"Intimate, eye-opening account"
Our first review is now in. Publishers Weekly took a look at The Cubans and wrote convincingly of the book's ability to change the way Cuba, and its people, are viewed. Here it is:
Journalist DePalma (The Man Who Invented Fidel) delivers a sensitive portrait of Cubans navigating their “bizarre mash-up of an economy” from the 1970s through 2018. Drawn from the eastern Havana neighborhood of Guanabacoa, DePalma’s subjects include Caridad “Cary” Luisa Limonta Ewen, a Communist party member and economic engineer of Jamaican descent, and artist Arturo Montoto, who returned to Cuba after a “self-imposed exile” in Chile and Mexico and makes “subtle social commentaries” in his still-life paintings. Though the U.S. embargo has created a culture of deprivation since 1960, the situation grew much worse, according to DePalma, during the “special period” in the 1990s after the dissolution of the Soviet Union left Cuba without its main backer. He movingly relates the story of one survivor of the 1994 sinking of the 13 de Marzo, a tugboat filled with refugees that witnesses say was attacked by the Cuban coast guard, resulting in the deaths of 37 people.
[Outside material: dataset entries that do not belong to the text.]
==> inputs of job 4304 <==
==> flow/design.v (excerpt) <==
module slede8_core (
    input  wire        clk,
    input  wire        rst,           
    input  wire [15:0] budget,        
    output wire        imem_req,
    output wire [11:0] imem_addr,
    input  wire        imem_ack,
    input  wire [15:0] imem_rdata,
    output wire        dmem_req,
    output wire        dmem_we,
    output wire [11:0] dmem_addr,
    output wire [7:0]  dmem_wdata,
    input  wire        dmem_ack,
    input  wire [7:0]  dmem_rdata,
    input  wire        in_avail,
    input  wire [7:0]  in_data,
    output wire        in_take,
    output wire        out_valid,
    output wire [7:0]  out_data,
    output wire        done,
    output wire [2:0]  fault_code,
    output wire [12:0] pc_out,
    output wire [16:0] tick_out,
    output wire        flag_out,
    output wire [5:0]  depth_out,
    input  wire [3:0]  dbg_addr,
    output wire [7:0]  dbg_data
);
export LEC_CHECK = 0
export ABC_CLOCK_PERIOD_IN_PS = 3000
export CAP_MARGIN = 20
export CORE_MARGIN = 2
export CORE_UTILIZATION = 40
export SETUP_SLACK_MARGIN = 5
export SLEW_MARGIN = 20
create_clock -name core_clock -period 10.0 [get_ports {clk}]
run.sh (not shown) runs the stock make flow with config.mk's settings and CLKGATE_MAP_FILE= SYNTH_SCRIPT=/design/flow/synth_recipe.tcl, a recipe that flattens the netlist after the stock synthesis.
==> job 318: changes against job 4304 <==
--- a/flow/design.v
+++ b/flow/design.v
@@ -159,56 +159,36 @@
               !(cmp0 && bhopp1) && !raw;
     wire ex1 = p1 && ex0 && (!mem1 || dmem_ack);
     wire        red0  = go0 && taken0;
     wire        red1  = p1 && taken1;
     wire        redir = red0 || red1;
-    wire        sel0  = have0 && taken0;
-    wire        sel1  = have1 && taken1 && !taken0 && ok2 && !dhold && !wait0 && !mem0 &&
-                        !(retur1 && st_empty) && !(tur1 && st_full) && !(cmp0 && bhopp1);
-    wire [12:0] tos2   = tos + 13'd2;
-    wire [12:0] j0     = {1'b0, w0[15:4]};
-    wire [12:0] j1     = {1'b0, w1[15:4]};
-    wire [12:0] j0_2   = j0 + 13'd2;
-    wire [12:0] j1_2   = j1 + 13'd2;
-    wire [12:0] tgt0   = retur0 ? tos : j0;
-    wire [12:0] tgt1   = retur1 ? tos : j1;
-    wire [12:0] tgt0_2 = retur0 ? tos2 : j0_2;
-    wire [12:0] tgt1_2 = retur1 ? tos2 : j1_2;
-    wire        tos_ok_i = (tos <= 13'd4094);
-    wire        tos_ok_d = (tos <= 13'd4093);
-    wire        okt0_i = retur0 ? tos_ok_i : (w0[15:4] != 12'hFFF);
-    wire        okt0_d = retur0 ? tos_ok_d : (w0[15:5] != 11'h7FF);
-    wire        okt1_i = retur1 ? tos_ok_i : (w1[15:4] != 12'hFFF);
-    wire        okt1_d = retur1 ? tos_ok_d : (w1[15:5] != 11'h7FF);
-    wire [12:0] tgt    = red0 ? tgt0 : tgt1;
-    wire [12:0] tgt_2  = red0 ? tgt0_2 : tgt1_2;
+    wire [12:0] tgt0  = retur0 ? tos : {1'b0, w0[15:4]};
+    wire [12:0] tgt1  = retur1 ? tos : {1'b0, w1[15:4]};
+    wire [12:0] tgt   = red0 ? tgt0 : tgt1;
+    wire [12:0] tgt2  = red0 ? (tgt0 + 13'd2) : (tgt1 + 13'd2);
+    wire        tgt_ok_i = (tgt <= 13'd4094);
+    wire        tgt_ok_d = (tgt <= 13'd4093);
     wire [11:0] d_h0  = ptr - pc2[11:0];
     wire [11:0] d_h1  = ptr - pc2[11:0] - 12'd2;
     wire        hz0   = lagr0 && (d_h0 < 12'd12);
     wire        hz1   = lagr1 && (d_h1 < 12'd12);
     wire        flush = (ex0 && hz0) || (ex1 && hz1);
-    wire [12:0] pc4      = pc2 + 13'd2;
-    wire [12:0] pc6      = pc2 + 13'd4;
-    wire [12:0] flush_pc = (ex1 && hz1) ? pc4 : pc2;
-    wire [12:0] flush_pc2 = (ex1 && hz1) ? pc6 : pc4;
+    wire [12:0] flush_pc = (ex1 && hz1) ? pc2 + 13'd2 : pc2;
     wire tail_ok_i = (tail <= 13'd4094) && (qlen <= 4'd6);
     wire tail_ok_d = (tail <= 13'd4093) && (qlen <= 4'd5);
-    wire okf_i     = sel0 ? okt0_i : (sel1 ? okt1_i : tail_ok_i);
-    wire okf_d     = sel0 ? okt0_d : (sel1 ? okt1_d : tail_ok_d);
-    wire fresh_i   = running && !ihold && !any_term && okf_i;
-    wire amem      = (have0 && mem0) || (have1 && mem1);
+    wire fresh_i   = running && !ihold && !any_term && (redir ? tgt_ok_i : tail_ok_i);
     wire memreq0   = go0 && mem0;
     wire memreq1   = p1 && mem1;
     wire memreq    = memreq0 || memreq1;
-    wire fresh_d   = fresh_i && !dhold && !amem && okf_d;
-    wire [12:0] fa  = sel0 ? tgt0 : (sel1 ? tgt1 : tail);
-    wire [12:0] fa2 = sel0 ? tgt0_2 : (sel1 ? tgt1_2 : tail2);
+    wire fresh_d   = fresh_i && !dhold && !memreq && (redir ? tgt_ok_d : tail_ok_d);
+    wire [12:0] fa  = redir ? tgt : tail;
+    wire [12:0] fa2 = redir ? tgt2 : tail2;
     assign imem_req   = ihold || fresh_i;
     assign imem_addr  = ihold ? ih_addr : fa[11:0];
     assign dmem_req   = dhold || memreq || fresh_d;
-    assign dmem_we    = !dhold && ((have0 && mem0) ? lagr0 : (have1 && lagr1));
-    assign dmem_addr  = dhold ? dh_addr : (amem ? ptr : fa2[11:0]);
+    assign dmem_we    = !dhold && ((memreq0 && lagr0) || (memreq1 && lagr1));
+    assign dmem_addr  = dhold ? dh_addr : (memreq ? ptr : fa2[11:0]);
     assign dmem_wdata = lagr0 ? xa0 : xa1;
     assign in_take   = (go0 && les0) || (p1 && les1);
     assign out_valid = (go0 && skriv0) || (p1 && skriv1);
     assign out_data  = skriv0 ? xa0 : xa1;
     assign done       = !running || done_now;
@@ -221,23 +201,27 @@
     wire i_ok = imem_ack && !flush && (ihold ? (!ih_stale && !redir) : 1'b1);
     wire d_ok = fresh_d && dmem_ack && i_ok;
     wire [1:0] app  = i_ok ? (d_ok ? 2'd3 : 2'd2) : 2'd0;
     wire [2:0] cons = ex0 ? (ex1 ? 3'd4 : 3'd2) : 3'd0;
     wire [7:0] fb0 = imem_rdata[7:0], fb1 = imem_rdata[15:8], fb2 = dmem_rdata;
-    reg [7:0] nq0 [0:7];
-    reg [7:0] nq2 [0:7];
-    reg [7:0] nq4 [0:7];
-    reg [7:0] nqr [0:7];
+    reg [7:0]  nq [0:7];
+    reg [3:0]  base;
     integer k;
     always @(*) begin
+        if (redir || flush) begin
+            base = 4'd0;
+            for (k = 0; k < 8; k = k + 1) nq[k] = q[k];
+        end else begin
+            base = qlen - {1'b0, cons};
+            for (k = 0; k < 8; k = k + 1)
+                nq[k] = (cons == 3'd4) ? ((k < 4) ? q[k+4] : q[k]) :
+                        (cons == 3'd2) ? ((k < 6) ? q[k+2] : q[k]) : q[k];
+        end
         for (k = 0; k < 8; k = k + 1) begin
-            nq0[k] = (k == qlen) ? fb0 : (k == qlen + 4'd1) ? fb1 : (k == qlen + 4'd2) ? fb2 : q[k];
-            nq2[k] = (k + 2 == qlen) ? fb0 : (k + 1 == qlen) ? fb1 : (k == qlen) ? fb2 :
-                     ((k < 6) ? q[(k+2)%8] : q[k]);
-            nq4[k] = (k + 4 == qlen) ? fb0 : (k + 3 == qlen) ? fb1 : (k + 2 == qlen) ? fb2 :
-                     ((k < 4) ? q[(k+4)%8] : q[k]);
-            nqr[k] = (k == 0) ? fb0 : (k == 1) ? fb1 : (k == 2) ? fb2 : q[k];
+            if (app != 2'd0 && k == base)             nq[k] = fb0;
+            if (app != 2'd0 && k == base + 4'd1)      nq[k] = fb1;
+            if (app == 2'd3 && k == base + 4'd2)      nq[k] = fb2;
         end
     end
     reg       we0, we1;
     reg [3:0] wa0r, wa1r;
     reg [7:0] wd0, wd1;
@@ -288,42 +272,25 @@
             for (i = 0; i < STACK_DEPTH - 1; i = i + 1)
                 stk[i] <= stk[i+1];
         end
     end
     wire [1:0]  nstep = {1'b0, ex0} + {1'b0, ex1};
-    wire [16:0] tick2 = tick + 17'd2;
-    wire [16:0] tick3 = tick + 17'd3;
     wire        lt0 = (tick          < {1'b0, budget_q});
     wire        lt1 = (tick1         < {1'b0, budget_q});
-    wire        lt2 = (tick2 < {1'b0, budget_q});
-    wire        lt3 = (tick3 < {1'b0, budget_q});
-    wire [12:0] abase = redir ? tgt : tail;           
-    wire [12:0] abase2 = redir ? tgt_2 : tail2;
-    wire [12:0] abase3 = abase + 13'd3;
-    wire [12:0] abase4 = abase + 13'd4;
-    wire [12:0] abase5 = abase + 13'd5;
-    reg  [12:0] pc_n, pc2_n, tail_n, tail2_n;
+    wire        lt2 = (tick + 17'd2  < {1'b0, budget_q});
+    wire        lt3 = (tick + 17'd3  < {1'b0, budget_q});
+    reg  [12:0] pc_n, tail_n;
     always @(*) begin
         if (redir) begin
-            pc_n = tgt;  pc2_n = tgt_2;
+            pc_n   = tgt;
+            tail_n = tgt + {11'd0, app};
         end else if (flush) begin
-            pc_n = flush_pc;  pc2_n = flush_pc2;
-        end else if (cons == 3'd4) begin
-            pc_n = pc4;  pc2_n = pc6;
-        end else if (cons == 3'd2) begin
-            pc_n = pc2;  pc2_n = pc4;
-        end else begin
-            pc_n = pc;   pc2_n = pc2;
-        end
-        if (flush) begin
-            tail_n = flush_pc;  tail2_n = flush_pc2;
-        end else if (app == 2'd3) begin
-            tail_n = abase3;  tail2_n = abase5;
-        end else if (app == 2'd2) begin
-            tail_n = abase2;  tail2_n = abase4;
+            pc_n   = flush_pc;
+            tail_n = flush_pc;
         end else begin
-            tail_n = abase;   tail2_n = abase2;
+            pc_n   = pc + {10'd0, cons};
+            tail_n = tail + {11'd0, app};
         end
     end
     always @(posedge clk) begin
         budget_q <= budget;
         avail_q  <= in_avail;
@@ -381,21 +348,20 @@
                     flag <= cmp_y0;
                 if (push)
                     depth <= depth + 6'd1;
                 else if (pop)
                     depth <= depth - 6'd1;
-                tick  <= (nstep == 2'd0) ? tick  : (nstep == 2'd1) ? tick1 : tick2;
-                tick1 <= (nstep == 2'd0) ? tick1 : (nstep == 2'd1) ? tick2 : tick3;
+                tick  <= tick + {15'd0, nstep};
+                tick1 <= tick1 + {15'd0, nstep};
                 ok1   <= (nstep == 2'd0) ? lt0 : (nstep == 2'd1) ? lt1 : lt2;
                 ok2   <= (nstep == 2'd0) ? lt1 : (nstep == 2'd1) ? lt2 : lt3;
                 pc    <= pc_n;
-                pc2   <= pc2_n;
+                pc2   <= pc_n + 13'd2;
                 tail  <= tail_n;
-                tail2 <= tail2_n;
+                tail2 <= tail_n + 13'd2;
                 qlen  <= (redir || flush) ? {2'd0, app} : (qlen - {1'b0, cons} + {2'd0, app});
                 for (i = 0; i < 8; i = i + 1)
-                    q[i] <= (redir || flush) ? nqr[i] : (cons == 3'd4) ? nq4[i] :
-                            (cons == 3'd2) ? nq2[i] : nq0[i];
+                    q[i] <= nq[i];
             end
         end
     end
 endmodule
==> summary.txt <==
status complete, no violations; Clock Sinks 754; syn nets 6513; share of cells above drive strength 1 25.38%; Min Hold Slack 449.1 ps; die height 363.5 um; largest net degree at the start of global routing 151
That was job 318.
Recent food shortages, uncertainty over the transition of power between Raúl Castro and newly elected resident Miguel Díaz-Canel, and a crackdown on private businesses and wealth accumulation, DePalma writes, have led to fears that more hard times are coming. In impressively specific detail, DePalma captures the suffering and resilience of ordinary Cubans caught between the political posturing of their government and the U.S. Readers will savor this intimate, eye-opening account.